[Opening THE RECORDS section]

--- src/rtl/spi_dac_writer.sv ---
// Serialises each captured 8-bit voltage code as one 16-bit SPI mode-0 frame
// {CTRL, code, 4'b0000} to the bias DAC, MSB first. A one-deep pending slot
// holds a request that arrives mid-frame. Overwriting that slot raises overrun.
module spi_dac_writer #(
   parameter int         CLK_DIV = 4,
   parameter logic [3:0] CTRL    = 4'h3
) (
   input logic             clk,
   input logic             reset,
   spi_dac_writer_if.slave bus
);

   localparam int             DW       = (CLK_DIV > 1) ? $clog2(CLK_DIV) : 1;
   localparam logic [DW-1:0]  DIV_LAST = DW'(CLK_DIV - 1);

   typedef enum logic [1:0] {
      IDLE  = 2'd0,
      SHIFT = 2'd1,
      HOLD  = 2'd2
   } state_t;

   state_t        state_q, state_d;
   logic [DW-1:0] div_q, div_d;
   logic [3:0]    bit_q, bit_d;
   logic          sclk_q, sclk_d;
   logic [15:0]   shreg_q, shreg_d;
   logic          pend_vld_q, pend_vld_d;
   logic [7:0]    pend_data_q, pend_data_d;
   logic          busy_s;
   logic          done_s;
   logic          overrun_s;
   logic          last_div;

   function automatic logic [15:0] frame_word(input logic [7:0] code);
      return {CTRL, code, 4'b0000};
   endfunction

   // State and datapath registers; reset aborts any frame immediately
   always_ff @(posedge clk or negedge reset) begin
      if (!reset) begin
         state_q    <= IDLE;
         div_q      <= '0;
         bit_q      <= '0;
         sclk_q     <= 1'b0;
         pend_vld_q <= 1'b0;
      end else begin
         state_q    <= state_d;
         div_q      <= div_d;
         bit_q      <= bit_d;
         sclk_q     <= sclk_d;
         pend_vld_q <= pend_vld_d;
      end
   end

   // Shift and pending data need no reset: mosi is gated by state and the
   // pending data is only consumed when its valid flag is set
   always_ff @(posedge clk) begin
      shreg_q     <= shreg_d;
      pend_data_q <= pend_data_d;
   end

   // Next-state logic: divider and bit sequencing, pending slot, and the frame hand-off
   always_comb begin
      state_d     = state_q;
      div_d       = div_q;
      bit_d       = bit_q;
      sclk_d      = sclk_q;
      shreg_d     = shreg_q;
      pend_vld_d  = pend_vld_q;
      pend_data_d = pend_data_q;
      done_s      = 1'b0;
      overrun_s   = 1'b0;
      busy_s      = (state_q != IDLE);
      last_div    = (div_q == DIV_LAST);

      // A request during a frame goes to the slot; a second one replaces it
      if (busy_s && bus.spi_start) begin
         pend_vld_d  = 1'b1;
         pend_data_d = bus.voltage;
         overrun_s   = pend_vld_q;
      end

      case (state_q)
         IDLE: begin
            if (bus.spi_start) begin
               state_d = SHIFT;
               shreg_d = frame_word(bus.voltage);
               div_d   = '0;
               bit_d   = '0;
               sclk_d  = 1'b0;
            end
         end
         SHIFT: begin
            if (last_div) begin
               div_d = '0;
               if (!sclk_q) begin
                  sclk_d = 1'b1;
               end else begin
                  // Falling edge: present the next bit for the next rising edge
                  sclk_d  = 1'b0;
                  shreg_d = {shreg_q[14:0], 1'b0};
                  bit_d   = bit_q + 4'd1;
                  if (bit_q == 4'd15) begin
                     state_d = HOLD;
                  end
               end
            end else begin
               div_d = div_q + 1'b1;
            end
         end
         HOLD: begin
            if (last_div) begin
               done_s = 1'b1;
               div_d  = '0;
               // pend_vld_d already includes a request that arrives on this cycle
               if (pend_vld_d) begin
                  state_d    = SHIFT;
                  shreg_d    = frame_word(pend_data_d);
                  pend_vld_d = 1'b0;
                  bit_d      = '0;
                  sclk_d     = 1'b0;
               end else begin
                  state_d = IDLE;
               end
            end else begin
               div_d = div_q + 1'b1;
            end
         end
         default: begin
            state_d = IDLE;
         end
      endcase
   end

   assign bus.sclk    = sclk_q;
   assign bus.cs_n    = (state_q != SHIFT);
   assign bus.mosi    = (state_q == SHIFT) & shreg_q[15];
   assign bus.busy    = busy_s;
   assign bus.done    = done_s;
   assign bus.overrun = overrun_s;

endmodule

[Closing THE RECORDS section]
[Opening THE RECORDS section]

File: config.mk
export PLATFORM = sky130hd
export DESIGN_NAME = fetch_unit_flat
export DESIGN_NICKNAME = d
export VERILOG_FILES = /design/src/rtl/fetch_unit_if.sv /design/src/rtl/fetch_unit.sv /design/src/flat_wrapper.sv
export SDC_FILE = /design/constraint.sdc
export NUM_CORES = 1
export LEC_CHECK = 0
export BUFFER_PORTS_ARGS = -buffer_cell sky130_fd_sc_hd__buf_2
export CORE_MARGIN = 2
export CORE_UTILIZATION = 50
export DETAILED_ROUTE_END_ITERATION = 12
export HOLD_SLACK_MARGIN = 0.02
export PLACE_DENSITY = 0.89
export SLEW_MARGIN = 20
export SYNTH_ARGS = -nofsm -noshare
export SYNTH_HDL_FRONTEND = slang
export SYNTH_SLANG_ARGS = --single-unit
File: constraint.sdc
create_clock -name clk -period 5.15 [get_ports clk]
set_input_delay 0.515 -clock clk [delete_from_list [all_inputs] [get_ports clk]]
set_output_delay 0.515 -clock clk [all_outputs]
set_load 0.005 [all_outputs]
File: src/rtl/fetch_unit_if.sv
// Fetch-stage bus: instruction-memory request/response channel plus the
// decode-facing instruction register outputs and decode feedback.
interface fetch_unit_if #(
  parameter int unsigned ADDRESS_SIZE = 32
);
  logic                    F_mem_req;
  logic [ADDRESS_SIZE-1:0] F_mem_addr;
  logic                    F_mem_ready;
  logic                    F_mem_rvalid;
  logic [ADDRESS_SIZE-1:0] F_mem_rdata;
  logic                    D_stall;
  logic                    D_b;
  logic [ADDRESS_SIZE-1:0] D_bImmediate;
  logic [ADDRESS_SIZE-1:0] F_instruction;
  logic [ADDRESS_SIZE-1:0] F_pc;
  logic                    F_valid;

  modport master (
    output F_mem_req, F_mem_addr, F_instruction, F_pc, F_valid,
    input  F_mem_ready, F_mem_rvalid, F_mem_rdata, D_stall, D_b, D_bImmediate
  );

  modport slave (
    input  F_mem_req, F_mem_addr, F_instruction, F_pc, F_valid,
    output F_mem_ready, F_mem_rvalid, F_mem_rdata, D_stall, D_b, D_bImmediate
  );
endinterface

[Closing THE RECORDS section]

◆ ASSIGNMENT
Scan the records for the word "pending". Copy each line where it turns up.

◆ OUTPUT FOR THIS TASK
// {CTRL, code, 4'b0000} to the bias DAC, MSB first. A one-deep pending slot
   // Shift and pending data need no reset: mosi is gated by state and the
   // pending data is only consumed when its valid flag is set
   // Next-state logic: divider and bit sequencing, pending slot, and the frame hand-off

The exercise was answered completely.